== Saved data entries ==
### src/rtl/bus_bridge_pkg.sv
// Shared definitions for the CPU bus bridge: the bridge FSM state encoding
// and the default widths/depths that the CPU top also builds against.
package bus_bridge_pkg;

  localparam int unsigned DEF_ADDR_W     = 32;
  localparam int unsigned DEF_DATA_W     = 32;
  localparam int unsigned DEF_WBUF_DEPTH = 4;
  localparam int unsigned DEF_TIMEOUT    = 64;

  typedef enum logic [1:0] {
    ST_IDLE     = 2'd0,
    ST_WR_ISSUE = 2'd1,
    ST_RD_ISSUE = 2'd2,
    ST_RD_DONE  = 2'd3
  } bridge_state_t;

endpackage

### src/rtl/bus_wbuf_fifo.sv
// Posted-write buffer for the CPU bus bridge. Holds {addr, wdata} entries
// in arrival order; the head entry stays in place while it is being issued
// downstream and is only removed by a pop. A push that arrives while full is
// accepted only if a pop happens on the same edge.
module bus_wbuf_fifo
  import bus_bridge_pkg::*;
#(
  parameter int unsigned WIDTH = DEF_ADDR_W + DEF_DATA_W,
  parameter int unsigned DEPTH = DEF_WBUF_DEPTH,
  localparam int unsigned CNT_W = $clog2(DEPTH) + 1
) (
  input  logic             i_clk,
  input  logic             i_rst_n,
  input  logic             i_push,
  input  logic             i_pop,
  input  logic [WIDTH-1:0] i_data,
  output logic [WIDTH-1:0] o_head,
  output logic             o_full,
  output logic             o_empty,
  output logic [CNT_W-1:0] o_level
);

  localparam int unsigned PTR_W = $clog2(DEPTH);

  logic [WIDTH-1:0] r_mem [DEPTH];
  logic [PTR_W-1:0] r_wr_ptr;
  logic [PTR_W-1:0] r_rd_ptr;
  logic [CNT_W-1:0] r_level;

  logic w_do_pop;
  logic w_do_push;

  assign o_full    = (r_level == CNT_W'(DEPTH));
  assign o_empty   = (r_level == '0);
  assign o_level   = r_level;
  assign o_head    = r_mem[r_rd_ptr];
  assign w_do_pop  = i_pop & ~o_empty;
  assign w_do_push = i_push & (~o_full | w_do_pop);

  // Entry storage needs no reset: the level counter decides what is valid.
  always_ff @(posedge i_clk) begin
    if (w_do_push) begin
      r_mem[r_wr_ptr] <= i_data;
    end
  end

  // Pointers wrap naturally because the depth is a power of two.
  always_ff @(posedge i_clk or negedge i_rst_n) begin
    if (!i_rst_n) begin
      r_wr_ptr <= '0;
      r_rd_ptr <= '0;
      r_level  <= '0;
    end else begin
      if (w_do_push) begin
        r_wr_ptr <= r_wr_ptr + PTR_W'(1);
      end
      if (w_do_pop) begin
        r_rd_ptr <= r_rd_ptr + PTR_W'(1);
      end
      r_level <= r_level + CNT_W'(w_do_push) - CNT_W'(w_do_pop);
    end
  end

endmodule

### src/rtl/cpu_bus_bridge.sv
// Bridges the CPU strobe bus onto a single req/ack memory port. CPU writes
// are posted into a small FIFO; CPU reads wait until all buffered writes
// have drained, then issue and hold data-ready until the CPU drops its
// request. Every downstream access is bounded by a timeout counter, and
// dropped writes / timed-out accesses raise sticky flags.
module cpu_bus_bridge
  import bus_bridge_pkg::*;
#(
  parameter int unsigned ADDR_W     = DEF_ADDR_W,
  parameter int unsigned DATA_W     = DEF_DATA_W,
  parameter int unsigned WBUF_DEPTH = DEF_WBUF_DEPTH,
  parameter int unsigned TIMEOUT    = DEF_TIMEOUT
) (
  input  logic              i_clk,
  input  logic              i_rst_n,
  input  logic              i_cpu_req,
  input  logic              i_cpu_we,
  input  logic [ADDR_W-1:0] i_cpu_addr,
  input  logic [DATA_W-1:0] i_cpu_wdata,
  output logic [DATA_W-1:0] o_cpu_rdata,
  output logic              o_cpu_ready,
  output logic              o_mem_req,
  output logic              o_mem_we,
  output logic [ADDR_W-1:0] o_mem_addr,
  output logic [DATA_W-1:0] o_mem_wdata,
  input  logic              i_mem_ack,
  input  logic [DATA_W-1:0] i_mem_rdata,
  output logic              o_wbuf_overflow,
  output logic              o_timeout,
  output logic              o_busy
);

  localparam int unsigned FIFO_W = ADDR_W + DATA_W;
  localparam int unsigned LVL_W  = $clog2(WBUF_DEPTH) + 1;
  localparam int unsigned TMO_W  = $clog2(TIMEOUT) + 1;

  bridge_state_t     r_state;
  logic              r_req_q;
  logic              r_rd_pending;
  logic [ADDR_W-1:0] r_rd_addr;
  logic [TMO_W-1:0]  r_tmo_cnt;
  logic              r_mem_req;
  logic              r_mem_we;
  logic [ADDR_W-1:0] r_mem_addr;
  logic [DATA_W-1:0] r_mem_wdata;
  logic              r_cpu_ready;
  logic [DATA_W-1:0] r_cpu_rdata;
  logic              r_wbuf_overflow;
  logic              r_timeout;
  logic              r_busy;

  logic              w_rise;
  logic              w_wr_edge;
  logic              w_rd_edge;
  logic              w_issue;
  logic              w_ack;
  logic              w_tmo_hit;
  logic              w_pop;
  logic              w_push;
  logic              w_drop;
  logic              w_rd_clear;
  logic              w_pend_next;
  logic              w_fifo_nonempty_next;
  logic [FIFO_W-1:0] w_head;
  logic              w_full;
  logic              w_empty;
  logic [LVL_W-1:0]  w_level;

  assign w_rise     = i_cpu_req & ~r_req_q;
  assign w_wr_edge  = w_rise & i_cpu_we;
  assign w_rd_edge  = w_rise & ~i_cpu_we & ~r_rd_pending;
  assign w_issue    = (r_state == ST_WR_ISSUE) | (r_state == ST_RD_ISSUE);
  assign w_ack      = w_issue & r_mem_req & i_mem_ack;
  assign w_tmo_hit  = w_issue & ~w_ack & (r_tmo_cnt == TMO_W'(TIMEOUT - 1));
  assign w_pop      = (r_state == ST_WR_ISSUE) & (w_ack | w_tmo_hit);
  assign w_push     = w_wr_edge & (~w_full | w_pop);
  assign w_drop     = w_wr_edge & w_full & ~w_pop;
  assign w_rd_clear = (r_state == ST_RD_DONE) & ~i_cpu_req;

  // An issuing write keeps its entry in the FIFO and an issuing/finished read
  // keeps read_pending set, so "FIFO non-empty or read pending" already
  // covers every in-flight access; busy is registered from their next values.
  assign w_pend_next          = (r_rd_pending & ~w_rd_clear) | w_rd_edge;
  assign w_fifo_nonempty_next = w_push |
                                (~w_empty & ~(w_pop & (w_level == LVL_W'(1))));

  assign o_mem_req       = r_mem_req;
  assign o_mem_we        = r_mem_we;
  assign o_mem_addr      = r_mem_addr;
  assign o_mem_wdata     = r_mem_wdata;
  assign o_cpu_ready     = r_cpu_ready;
  assign o_cpu_rdata     = r_cpu_rdata;
  assign o_wbuf_overflow = r_wbuf_overflow;
  assign o_timeout       = r_timeout;
  assign o_busy          = r_busy;

  bus_wbuf_fifo #(
    .WIDTH (FIFO_W),
    .DEPTH (WBUF_DEPTH)
  ) u_wbuf (
    .i_clk   (i_clk),
    .i_rst_n (i_rst_n),
    .i_push  (w_push),
    .i_pop   (w_pop),
    .i_data  ({i_cpu_addr, i_cpu_wdata}),
    .o_head  (w_head),
    .o_full  (w_full),
    .o_empty (w_empty),
    .o_level (w_level)
  );

  // Request edge detection, read capture, sticky flags and the busy summary.
  always_ff @(posedge i_clk or negedge i_rst_n) begin
    if (!i_rst_n) begin
      r_req_q         <= 1'b0;
      r_rd_pending    <= 1'b0;
      r_rd_addr       <= '0;
      r_wbuf_overflow <= 1'b0;
      r_timeout       <= 1'b0;
      r_busy          <= 1'b0;
    end else begin
      r_req_q      <= i_cpu_req;
      r_rd_pending <= w_pend_next;
      if (w_rd_edge) begin
        r_rd_addr <= i_cpu_addr;
      end
      if (w_drop) begin
        r_wbuf_overflow <= 1'b1;
      end
      if (w_tmo_hit) begin
        r_timeout <= 1'b1;
      end
      r_busy <= w_fifo_nonempty_next | w_pend_next;
    end
  end

  // Access sequencer: drains writes before a pending read, always returning
  // through IDLE so o_mem_req drops for at least one cycle between accesses.
  always_ff @(posedge i_clk or negedge i_rst_n) begin
    if (!i_rst_n) begin
      r_state     <= ST_IDLE;
      r_tmo_cnt   <= '0;
      r_mem_req   <= 1'b0;
      r_mem_we    <= 1'b0;
      r_mem_addr  <= '0;
      r_mem_wdata <= '0;
      r_cpu_ready <= 1'b0;
      r_cpu_rdata <= '0;
    end else begin
      case (r_state)
        ST_IDLE: begin
          r_tmo_cnt <= '0;
          if (!w_empty) begin
            r_state     <= ST_WR_ISSUE;
            r_mem_req   <= 1'b1;
            r_mem_we    <= 1'b1;
            r_mem_addr  <= w_head[FIFO_W-1:DATA_W];
            r_mem_wdata <= w_head[DATA_W-1:0];
          end else if (r_rd_pending) begin
            r_state    <= ST_RD_ISSUE;
            r_mem_req  <= 1'b1;
            r_mem_we   <= 1'b0;
            r_mem_addr <= r_rd_addr;
          end
        end
        ST_WR_ISSUE: begin
          if (w_ack || w_tmo_hit) begin
            r_state   <= ST_IDLE;
            r_mem_req <= 1'b0;
          end else begin
            r_tmo_cnt <= r_tmo_cnt + TMO_W'(1);
          end
        end
        ST_RD_ISSUE: begin
          if (w_ack) begin
            r_state     <= ST_RD_DONE;
            r_mem_req   <= 1'b0;
            r_cpu_ready <= 1'b1;
            r_cpu_rdata <= i_mem_rdata;
          end else if (w_tmo_hit) begin
            r_state     <= ST_RD_DONE;
            r_mem_req   <= 1'b0;
            r_cpu_ready <= 1'b1;
            r_cpu_rdata <= '1;
          end else begin
            r_tmo_cnt <= r_tmo_cnt + TMO_W'(1);
          end
        end
        ST_RD_DONE: begin
          if (!i_cpu_req) begin
            r_state     <= ST_IDLE;
            r_cpu_ready <= 1'b0;
          end
        end
        default: begin
          r_state   <= ST_IDLE;
          r_mem_req <= 1'b0;
        end
      endcase
    end
  end

endmodule
### config.mk
export PLATFORM = sky130hd
export DESIGN_NAME = cpu_bus_bridge
export DESIGN_NICKNAME = d
export VERILOG_FILES = /design/src/rtl/bus_bridge_pkg.sv /design/src/rtl/bus_wbuf_fifo.sv /design/src/rtl/cpu_bus_bridge.sv
export SDC_FILE = /design/constraint.sdc
export NUM_CORES = 1
export LEC_CHECK = 0
export CAP_MARGIN = 25
export CELL_PAD_IN_SITES_DETAIL_PLACEMENT = 0
export CELL_PAD_IN_SITES_GLOBAL_PLACEMENT = 1
export CORE_UTILIZATION = 51
export DETAILED_ROUTE_END_ITERATION = 16
export GPL_ROUTABILITY_DRIVEN = 0
export PLACE_DENSITY_LB_ADDON = 0.1
export SYNTH_ARGS = -nofsm -noshare
export SYNTH_HDL_FRONTEND = slang
export SYNTH_HIERARCHICAL = 1
export SYNTH_SLANG_ARGS = --single-unit
### constraint.sdc
create_clock -name i_clk -period 5.5 [get_ports i_clk]
set_input_delay 1.65 -clock i_clk [delete_from_list [all_inputs] [get_ports i_clk]]
set_output_delay 1.65 -clock i_clk [all_outputs]
set_load 0.005 [all_outputs]
# Yosys cells after proc, flatten, opt, wreduce, memory -nomap -nowiden
# Memories as Yosys holds them, arrays and structs flattened.
# Index checks and enable logic that the tools add are counted.
dict set report word_totals {
  register_bits 152
  in_bits 101
  mem_bits_rw 256
  mem_count 1
}
# memory depth width read_ports rd_ports_with_merged_regs wr line
set mem_list {}
lappend mem_list {u_wbuf.r_mem 4 64 1 0 1 bus_wbuf_fifo.sv:25} ;# logic [WIDTH-1:0] r_mem [DEPTH];
dict set report op_classes {
  n_reduce_logical 13
  n_bitwise 35
  addsub 5
  n_mux 29
  eq_ne 14
}
# cell n
set op_table {}
lappend op_table {{two-way mux 32 bit} 4}
lappend op_table {{two-way mux 7 bit} 3}
lappend op_table {{one-hot mux 7 bit (3 select lines)} 1}
lappend op_table {{AND 1 bit} 18}
lappend op_table {{two-way mux 1 bit} 12}
lappend op_table {{two-way mux 2 bit} 6}
lappend op_table {{AND reduction 4 bit} 3}
lappend op_table {{inequality test 2 bit (second input constant)} 5}
lappend op_table {{NOT 1 bit} 10}
lappend op_table {{one-hot mux 2 bit (4 select lines)} 1}
lappend op_table {{adder 7 x 1 -> 7 bit (second input constant)} 1}
lappend op_table {{== test 7 x 6 -> 1 bit (second input constant)} 1}
lappend op_table {{OR 1 bit} 7}
lappend op_table {{inequality test 3 bit (second input constant)} 2}
lappend op_table {{AND reduction 2 bit} 3}
lappend op_table {{adder 2 x 1 -> 2 bit (second input constant)} 2}
lappend op_table {{== test 2 bit (second input constant)} 2}
lappend op_table {{nonzero test 2 bit} 2}
lappend op_table {{adder 3 x 1 -> 3 bit} 1}
lappend op_table {{== test 3 x 1 -> 1 bit (second input constant)} 1}
lappend op_table {{== test 3 bit (second input constant)} 1}
lappend op_table {{zero test 3 bit} 1}
lappend op_table {{one-hot mux 1 bit (3 select lines)} 1}
lappend op_table {{AND reduction 3 bit} 1}
lappend op_table {{other kinds (7)} 7}

# Longest topological paths before layout
dict set report logic_depth {
  depth_word 14
  depth_mapped 13
  ltp_nobuf 12
}

# Modules after synthesis
# The synthesis kept the hierarchy.
# mod seq_area_each_um2 cells_per_inst area_per_inst_um2 n_inst
set modules_own_cells {}
lappend modules_own_cells {bus_wbuf_fifo 7862.5 369 9670.5 1}
lappend modules_own_cells {cpu_bus_bridge 3628.5 465 6093.3 1}

# Worst setup path before layout
# OpenSTA, ideal clock, no wires.
dict set report synth_timing {
  kind {input -> register}
  startpoint {in i_mem_ack}
  endpoint {mem u_wbuf/r_mem[0][0] (netlist name) (enable)}
  arrival_ns 4.151
  setup_slack_ns 0.920
  path_stages 7
  setup_time_ns 0.429
  required_ns 5.071
  cell_sequence {nand2_1 o21ai_4 buf_4 nand3_1 a21oi_1 a21boi_2 and2_1}
}
dict set report synth_via {
  elab_chain_cells 11
  elab_cells_between_ends 13
  classes_between {mux: 2; bitwise: 11}
}
# element line
set synth_lines {}
lappend synth_lines {{start: declaration} cpu_bus_bridge.sv:26} ;# input logic i_mem_ack,
lappend synth_lines {{AND 1 bit (*)} cpu_bus_bridge.sv:73} ;# assign w_ack = w_issue & r_mem_req & i_mem_ack;
lappend synth_lines {{NOT 1 bit} cpu_bus_bridge.sv:74} ;# assign w_tmo_hit = w_issue & ~w_ack & (r_tmo_cnt == TMO_W'(TIMEOUT - 1));
lappend synth_lines {{AND 1 bit (2 in series)} cpu_bus_bridge.sv:74}
lappend synth_lines {{OR 1 bit (*)} cpu_bus_bridge.sv:75} ;# assign w_pop = (r_state == ST_WR_ISSUE) & (w_ack | w_tmo_hit);
lappend synth_lines {{AND 1 bit (*)} cpu_bus_bridge.sv:75}
lappend synth_lines {{OR 1 bit (*)} cpu_bus_bridge.sv:76} ;# assign w_push = w_wr_edge & (~w_full | w_pop);
lappend synth_lines {{AND 1 bit (*)} cpu_bus_bridge.sv:76}
lappend synth_lines {{net w_push} cpu_bus_bridge.sv:59} ;# logic w_push;
lappend synth_lines {{AND 1 bit (*)} bus_wbuf_fifo.sv:38} ;# assign w_do_push = i_push & (~o_full | w_do_pop);
lappend synth_lines {{two-way mux 1 bit (*)} bus_wbuf_fifo.sv:42} ;# if (w_do_push) begin
lappend synth_lines {{two-way mux 1 bit (not written as such) (*)} bus_wbuf_fifo.sv:43} ;# r_mem[r_wr_ptr] <= i_data;
lappend synth_lines {{end: declaration} bus_wbuf_fifo.sv:25}
# The timed path passes the listed nets; every way through them passes the cells marked *.

# Worst setup path after layout
dict set report layout_timing {
  startpoint {in i_mem_ack}
  endpoint {mem u_wbuf/r_mem[3][42] (netlist name) (enable)}
}
# The elaborated chain is that of the path after synthesis.

==> results <==
- The share of cells above drive strength 1 is 0.217.
- The total of endpoints with negative setup slack in the final report is 0.
- The total design power is 10.0 mW.
- The cell type contributing the most total cell area after synthesis is edfxtp_1.
- STA classifies the critical path startpoint as an input pin.
- The remaining design rule violation count is 0.
- The number of port buffers is 202.
- The synthesized design contains 408 register bits.
- In the post-synthesis netlist, the cell with the most instances is edfxtp_1.
- The number of H-tree levels is 2.
- The sequential cell area fraction in the yosys report is 0.729.
- Once detail routing completed, the nets flagged for antenna violations numbered 0.
- The number of vias in the routed layout is 8,088.
- The tree is rooted in a clkbuf_16.
- Data arrives at the worst endpoint at 4.27 ns.
- The largest driver fanout on the critical path is 36.
- The number of cells on the worst reg-to-reg path is 7.
- Entering global routing, the biggest net connects 76 pins.
- The initial cell density of the core is 0.517.
- The count of cells along the worst hold path is 2.
- The peak clock frequency supported by timing is 247 MHz.
- The detailed-router iteration count before antenna repair is 5.
- Yosys attributes the largest share of cell area to edfxtp_1 (49%), dfrtp_1 (24%), mux4_2 (9.1%).
- The initial antenna violation count is 1.
- The floorplan step set the die width to 178 um.
- Traced cell by cell, the critical path runs through clkdlybuf4s50_1, nand2_1, o21ai_4, nand3_1, a21oi_1, a21boi_2, and2_4, buf_4.
- Summed over all failing endpoints, the final setup total negative slack is 0 ns.
- After the last flow step, the layout net total stands at 1,170.
- The number of endpoints with negative hold slack in the final report is 0.
- The die covers 31,600 um^2.
- Summed over all layers, the routed wires come to 30,700 um.
- The combinational family with the most area after synthesis is multiplexers.
- The clock skew after layout is 0.0203 ns.
- The total count of max-transition violations in the final report is 0.
- The overall die height is 178 um.
- The total half-perimeter wirelength after legalization and detailed placement is 19,500 um.
- The share of synthesized area in the top cell type comes to 0.488.
- The simple-gate share of the synthesized area is 0.0279.
- The number of nets in the synthesized netlist is 948.
- The clock transition at the registers of the reported paths is 0.06 ns.
- After floorplanning, the core was divided into 64 placement rows.
- 203 I/O pins were placed.
- The leakage dissipation is 7.03 nW.
- The commonest cells after synthesis are edfxtp_1 (256), dfrtp_1 (152), mux2_2 (65).
- The number of flops mapped to enable cells by yosys is 256.
- Counting buffers and inverters, the worst setup path is 8 cells deep.
- The flip-flop cell with the highest count after synthesis is edfxtp_1.
- The routed wire length per instance is 20.6 um.
- The min-delay analysis places its worst path in the category reg2reg.
- The endpoint type of the worst setup path is a flop.
- The xor-xnor portion of the synthesized cell area is 0.00278.
- The compound-cell area share of the yosys netlist is 0.0487.
- The number of setup buffers added after CTS is 0.
- For the pin with the worst max-slew slack, the measured transition is 1.02 ns.
- The max-slew headroom at the worst pin is 0.323.
- Once layout is complete, the utilization of the core stands at 0.643.
- From synthesis to final layout, the design area changed by 24.5%.
- Of the available clock period, the critical path in the final layout requires 0.736.
- TritonCTS built the clock tree.
- The post-synthesis adder-cell area fraction is 0.0108.
- Counting along the longest clock path gives a buffer depth of 3.
- For the worst-skew pair, the clock arrives at the later sink with an insertion delay of 0.54 ns.
- Yosys printed 6 warnings.
- The detail-routed via count per cell is 5.44.
- The kind of cell with the highest combined delay on the critical path is simple AND/OR/NAND/NOR gates.
- Gates resized during post-CTS repair numbered 0.
- The wire length of the first global-routing pass is 48,600 um.
- The post-layout instance area is 19,600 um^2.
- In this run the cell area of the synthesized design comes to 15,800 um^2.
- The clock buffer count from CTS is 43.
- Counting every instance in the synthesized netlist gives 834.
- The overall track demand over capacity in global routing is 0.203.
- Setup repair after global routing left no endpoint under its margin.
- The total power density per cell area is 509 nW/um^2.
- Across the run, the number of max-cap violations was 0.
- The core region is 30,500 um^2.
- The post-synthesis average cell area is 18.9 um^2.
- Across the VDD grid, the largest voltage drop is 0.337 mV.
- Synthesis instantiated 58 different standard cells from the library.
- In the synthesized netlist the async set-or-reset flop fraction comes to 0.373.
- Measured against the total synthesized area, the mux share comes to 0.160.
- The violation count after the first detailed-routing iteration is 474.
- The worst path in the final design needs a cycle of 4.05 ns, including I/O delays and setup.
- Counting every sink on the clock net gives 408.
- The path type of the worst setup path is in2reg.
- The required time of the worst setup path is 5.73 ns.
- The number of global-route vias before repair is 8,530.
- Summing all placed instances gives a cell area of 18,300 um^2.
- The run finished with clean final reports.
- After global routing the overflow that remains totals 0.
- The maximum cell stage delay along the critical path is 0.62 ns.
- Together, buffers and inverters on the worst path number 2.
- The number of buffers added to fix hold violations after cts is 0.
- The standard cell with the maximum stage delay on the critical path is and2_4.
[metrics by stage]
stage,setup slack [ns],hold WS (ns),instances
global placement,0.911,0.461,1404
finish,1.45,0.480,1486
CTS,1.43,0.484,1485
detailed placement,0.875,0.470,1407
floorplan,0.920,0.458,834
global route,1.18,0.498,1485
[path summary, 6_finish.rpt]
check | from | slack (ns) | endpoint
worst max-delay path | i_mem_ack | 1.45 | u_wbuf/r_mem[3][42]$_DFFE_PP_
worst min-delay path | o_mem_addr[3]$_DFFE_PN0P_ | 0.48 | o_mem_addr[3]$_DFFE_PN0P_
worst max register to register | r_state[1]$_DFFE_PN0P_ | 2.25 | u_wbuf/r_mem[3][42]$_DFFE_PP_
worst min register to register | o_mem_addr[3]$_DFFE_PN0P_ | 0.48 | o_mem_addr[3]$_DFFE_PN0P_
max in group asynchronous | i_rst_n | 3.37 | r_rd_addr[21]$_DFFE_PN0P_
min in group asynchronous | i_rst_n | 1.15 | o_cpu_rdata[9]$_DFFE_PN0P_
[power by group]
group | total, mW | switching, mW | internal (mW) | leakage (nW)
Clock | 2.69 | 1.17 | 1.52 | 0.647
Combinational | 2.92 | 1.14 | 1.77 | 2.21
Sequential | 4.40 | 0.486 | 3.91 | 4.17
Total | 10.0 | 2.80 | 7.20 | 7.03
[sequential cells by signal, summed over array words and instances (netlist names)]
signal and flops:
r_tmo_cnt 7, o_mem_req 1, o_cpu_ready 1, r_req_q 1, r_state 2, o_cpu_rdata 32
o_busy 1, o_wbuf_overflow 1, u_wbuf/r_wr_ptr 2, r_rd_pending 1, o_timeout 1, o_mem_wdata 32
o_mem_we 1, u_wbuf/r_rd_ptr 2, u_wbuf/o_level 3, o_mem_addr 32, r_rd_addr 32, u_wbuf/r_mem 256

== YOUR ASSIGNMENT ==
Take the lines above from the one containing "# Longest topological paths before layout" to the one containing "w_tmo_hit = w_issue" and retype them exactly, both ends included, with nothing added.

== WRITTEN RESPONSE ==
# Longest topological paths before layout
dict set report logic_depth {
  depth_word 14
  depth_mapped 13
  ltp_nobuf 12
}

# Modules after synthesis
# The synthesis kept the hierarchy.
# mod seq_area_each_um2 cells_per_inst area_per_inst_um2 n_inst
set modules_own_cells {}
lappend modules_own_cells {bus_wbuf_fifo 7862.5 369 9670.5 1}
lappend modules_own_cells {cpu_bus_bridge 3628.5 465 6093.3 1}

# Worst setup path before layout
# OpenSTA, ideal clock, no wires.
dict set report synth_timing {
  kind {input -> register}
  startpoint {in i_mem_ack}
  endpoint {mem u_wbuf/r_mem[0][0] (netlist name) (enable)}
  arrival_ns 4.151
  setup_slack_ns 0.920
  path_stages 7
  setup_time_ns 0.429
  required_ns 5.071
  cell_sequence {nand2_1 o21ai_4 buf_4 nand3_1 a21oi_1 a21boi_2 and2_1}
}
dict set report synth_via {
  elab_chain_cells 11
  elab_cells_between_ends 13
  classes_between {mux: 2; bitwise: 11}
}
# element line
set synth_lines {}
lappend synth_lines {{start: declaration} cpu_bus_bridge.sv:26} ;# input logic i_mem_ack,
lappend synth_lines {{AND 1 bit (*)} cpu_bus_bridge.sv:73} ;# assign w_ack = w_issue & r_mem_req & i_mem_ack;
lappend synth_lines {{NOT 1 bit} cpu_bus_bridge.sv:74} ;# assign w_tmo_hit = w_issue & ~w_ack & (r_tmo_cnt == TMO_W'(TIMEOUT - 1));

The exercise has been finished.